*** Opening EXERCISE INPUTS ***

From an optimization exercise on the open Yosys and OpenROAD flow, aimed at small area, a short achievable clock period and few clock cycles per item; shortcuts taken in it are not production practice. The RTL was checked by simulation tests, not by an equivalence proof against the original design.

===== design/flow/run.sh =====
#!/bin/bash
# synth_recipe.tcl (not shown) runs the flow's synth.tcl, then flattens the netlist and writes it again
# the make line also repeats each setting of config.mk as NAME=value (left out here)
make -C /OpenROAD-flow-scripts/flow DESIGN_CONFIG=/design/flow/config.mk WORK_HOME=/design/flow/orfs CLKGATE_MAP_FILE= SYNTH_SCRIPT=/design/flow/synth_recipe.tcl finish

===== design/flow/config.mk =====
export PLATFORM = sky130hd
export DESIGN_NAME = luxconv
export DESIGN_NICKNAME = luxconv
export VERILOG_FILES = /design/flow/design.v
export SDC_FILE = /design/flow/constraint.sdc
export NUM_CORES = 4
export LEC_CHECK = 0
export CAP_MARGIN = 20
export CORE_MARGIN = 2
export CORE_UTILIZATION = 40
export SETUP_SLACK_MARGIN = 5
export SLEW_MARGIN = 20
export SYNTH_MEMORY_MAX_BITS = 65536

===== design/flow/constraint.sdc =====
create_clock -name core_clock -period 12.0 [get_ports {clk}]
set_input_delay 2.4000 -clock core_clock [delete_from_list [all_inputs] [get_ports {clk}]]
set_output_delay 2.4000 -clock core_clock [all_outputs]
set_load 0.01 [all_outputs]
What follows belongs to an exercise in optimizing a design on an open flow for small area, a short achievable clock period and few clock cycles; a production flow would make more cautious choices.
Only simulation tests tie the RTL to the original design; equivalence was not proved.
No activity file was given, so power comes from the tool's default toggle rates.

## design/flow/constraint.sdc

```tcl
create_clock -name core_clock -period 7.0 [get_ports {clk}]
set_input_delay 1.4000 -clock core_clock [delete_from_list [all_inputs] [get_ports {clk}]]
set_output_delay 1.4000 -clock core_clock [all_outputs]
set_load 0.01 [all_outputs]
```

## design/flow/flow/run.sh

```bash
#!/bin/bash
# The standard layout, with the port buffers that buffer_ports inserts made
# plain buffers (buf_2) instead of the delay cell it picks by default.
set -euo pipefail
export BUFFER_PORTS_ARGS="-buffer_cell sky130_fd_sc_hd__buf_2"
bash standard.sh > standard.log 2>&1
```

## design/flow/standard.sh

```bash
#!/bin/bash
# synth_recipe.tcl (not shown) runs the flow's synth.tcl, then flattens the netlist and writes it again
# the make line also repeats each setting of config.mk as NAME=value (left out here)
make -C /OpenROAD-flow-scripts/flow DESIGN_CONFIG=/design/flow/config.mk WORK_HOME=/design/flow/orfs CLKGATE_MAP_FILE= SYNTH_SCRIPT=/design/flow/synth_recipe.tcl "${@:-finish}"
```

*** Closing EXERCISE INPUTS ***
*** Opening EXERCISE INPUTS ***

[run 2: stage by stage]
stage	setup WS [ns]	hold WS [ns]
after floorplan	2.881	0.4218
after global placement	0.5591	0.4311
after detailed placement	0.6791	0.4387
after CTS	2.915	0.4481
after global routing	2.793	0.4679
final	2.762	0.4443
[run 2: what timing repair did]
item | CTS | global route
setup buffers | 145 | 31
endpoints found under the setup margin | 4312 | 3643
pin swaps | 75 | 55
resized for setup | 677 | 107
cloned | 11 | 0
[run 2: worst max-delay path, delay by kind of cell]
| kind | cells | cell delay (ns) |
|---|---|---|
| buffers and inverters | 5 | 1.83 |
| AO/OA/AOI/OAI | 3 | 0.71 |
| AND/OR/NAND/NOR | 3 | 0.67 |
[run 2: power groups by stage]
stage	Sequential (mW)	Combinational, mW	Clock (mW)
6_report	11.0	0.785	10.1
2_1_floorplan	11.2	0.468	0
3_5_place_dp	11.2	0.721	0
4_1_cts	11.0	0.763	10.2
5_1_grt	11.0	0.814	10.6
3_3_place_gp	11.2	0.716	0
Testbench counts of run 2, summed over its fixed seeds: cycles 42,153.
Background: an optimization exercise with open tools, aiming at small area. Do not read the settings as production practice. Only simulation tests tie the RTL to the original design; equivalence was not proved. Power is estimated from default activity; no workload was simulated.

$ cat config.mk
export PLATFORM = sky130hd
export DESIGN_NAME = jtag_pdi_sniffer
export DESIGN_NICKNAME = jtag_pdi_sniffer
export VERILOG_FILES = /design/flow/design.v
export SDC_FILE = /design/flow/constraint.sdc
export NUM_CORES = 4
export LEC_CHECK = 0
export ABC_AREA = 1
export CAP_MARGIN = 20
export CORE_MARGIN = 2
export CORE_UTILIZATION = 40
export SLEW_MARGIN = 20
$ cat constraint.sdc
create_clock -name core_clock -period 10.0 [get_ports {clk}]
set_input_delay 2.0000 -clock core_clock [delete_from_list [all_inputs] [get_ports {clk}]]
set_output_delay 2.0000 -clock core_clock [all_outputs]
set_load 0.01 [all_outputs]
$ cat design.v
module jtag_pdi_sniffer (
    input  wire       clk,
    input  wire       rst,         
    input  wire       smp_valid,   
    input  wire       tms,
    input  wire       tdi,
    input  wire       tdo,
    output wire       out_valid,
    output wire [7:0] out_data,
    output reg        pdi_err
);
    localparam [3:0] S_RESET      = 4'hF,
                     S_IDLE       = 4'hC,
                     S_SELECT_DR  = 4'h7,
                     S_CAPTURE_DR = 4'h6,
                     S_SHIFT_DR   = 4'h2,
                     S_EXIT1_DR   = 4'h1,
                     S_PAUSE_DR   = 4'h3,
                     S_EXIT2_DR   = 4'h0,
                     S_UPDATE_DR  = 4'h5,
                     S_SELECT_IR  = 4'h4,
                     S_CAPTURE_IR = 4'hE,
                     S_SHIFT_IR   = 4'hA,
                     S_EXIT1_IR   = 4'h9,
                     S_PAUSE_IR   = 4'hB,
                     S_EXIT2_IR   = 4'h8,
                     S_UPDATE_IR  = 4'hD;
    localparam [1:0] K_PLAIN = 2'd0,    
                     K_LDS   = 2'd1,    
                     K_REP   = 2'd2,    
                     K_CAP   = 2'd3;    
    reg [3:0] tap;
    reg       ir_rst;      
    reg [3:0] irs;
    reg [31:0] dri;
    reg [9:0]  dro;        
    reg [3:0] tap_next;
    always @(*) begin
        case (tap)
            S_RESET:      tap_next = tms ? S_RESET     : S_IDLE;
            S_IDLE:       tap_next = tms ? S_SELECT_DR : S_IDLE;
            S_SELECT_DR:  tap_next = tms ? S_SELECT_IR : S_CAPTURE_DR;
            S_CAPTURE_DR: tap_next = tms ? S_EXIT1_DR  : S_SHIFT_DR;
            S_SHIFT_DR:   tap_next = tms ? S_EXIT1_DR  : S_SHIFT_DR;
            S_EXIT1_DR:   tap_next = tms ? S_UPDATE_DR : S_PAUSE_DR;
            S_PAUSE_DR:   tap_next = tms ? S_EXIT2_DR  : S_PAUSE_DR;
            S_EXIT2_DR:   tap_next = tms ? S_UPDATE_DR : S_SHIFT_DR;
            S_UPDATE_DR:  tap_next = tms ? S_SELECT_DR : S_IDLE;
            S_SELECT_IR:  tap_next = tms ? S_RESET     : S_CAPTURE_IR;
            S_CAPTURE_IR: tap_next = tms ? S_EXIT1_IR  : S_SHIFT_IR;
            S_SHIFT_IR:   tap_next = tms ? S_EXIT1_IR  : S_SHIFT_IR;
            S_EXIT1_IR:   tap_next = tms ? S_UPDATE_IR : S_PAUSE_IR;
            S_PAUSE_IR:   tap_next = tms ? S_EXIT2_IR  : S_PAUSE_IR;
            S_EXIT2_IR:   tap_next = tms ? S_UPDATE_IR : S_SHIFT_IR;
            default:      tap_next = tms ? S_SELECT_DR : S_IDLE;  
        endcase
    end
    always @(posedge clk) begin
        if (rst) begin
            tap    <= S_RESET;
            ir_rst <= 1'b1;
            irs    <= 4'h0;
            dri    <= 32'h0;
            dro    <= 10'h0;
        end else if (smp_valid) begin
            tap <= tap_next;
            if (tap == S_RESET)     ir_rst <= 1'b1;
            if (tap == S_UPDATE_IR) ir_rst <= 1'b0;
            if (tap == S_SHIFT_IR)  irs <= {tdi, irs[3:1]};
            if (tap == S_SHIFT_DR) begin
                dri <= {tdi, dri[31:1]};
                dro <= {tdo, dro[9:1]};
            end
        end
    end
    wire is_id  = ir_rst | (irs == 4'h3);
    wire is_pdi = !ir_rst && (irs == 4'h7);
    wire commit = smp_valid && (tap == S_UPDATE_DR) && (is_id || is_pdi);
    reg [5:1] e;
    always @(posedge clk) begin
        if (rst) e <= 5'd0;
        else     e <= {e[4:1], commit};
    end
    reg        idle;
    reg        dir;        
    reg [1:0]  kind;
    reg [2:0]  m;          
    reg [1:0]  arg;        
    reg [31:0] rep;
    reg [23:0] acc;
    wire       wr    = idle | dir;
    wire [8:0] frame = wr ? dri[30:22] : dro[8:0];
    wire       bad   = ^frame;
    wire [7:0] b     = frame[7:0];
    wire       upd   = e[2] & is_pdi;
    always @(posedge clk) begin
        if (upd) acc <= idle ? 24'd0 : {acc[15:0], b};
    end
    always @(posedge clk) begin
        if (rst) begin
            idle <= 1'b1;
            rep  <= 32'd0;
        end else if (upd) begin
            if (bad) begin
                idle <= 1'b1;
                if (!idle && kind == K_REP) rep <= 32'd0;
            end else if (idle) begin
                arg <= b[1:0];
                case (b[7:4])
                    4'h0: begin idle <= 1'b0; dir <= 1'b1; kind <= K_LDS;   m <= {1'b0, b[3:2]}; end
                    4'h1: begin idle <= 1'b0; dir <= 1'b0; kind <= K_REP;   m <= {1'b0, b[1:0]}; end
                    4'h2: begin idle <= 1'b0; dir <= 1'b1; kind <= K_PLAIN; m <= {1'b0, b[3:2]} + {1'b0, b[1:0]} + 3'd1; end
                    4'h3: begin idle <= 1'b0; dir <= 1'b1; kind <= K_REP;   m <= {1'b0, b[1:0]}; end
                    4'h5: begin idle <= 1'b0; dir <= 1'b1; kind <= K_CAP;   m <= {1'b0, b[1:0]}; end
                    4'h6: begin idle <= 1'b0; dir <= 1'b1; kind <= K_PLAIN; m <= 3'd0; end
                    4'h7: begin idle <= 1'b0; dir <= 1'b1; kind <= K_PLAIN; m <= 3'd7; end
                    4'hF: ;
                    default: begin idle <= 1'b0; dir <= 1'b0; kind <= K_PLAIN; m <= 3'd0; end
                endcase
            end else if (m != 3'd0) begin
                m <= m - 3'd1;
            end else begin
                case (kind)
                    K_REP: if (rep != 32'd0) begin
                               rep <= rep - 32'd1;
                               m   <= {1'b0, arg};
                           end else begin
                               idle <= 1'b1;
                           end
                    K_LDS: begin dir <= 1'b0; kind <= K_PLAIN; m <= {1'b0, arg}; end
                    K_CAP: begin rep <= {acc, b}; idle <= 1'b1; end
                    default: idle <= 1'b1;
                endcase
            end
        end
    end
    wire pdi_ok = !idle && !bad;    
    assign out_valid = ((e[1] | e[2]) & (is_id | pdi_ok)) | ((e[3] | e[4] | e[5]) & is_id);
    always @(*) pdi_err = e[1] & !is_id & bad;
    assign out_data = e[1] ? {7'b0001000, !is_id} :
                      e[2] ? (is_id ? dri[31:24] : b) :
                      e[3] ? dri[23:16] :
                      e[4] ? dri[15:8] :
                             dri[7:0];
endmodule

*** Closing EXERCISE INPUTS ***

WHAT YOU SHOULD DO: Copy from the entries only those lines that hold the word "global".

PROBLEM SOLUTION:
after global placement	0.5591	0.4311
after global routing	2.793	0.4679
item | CTS | global route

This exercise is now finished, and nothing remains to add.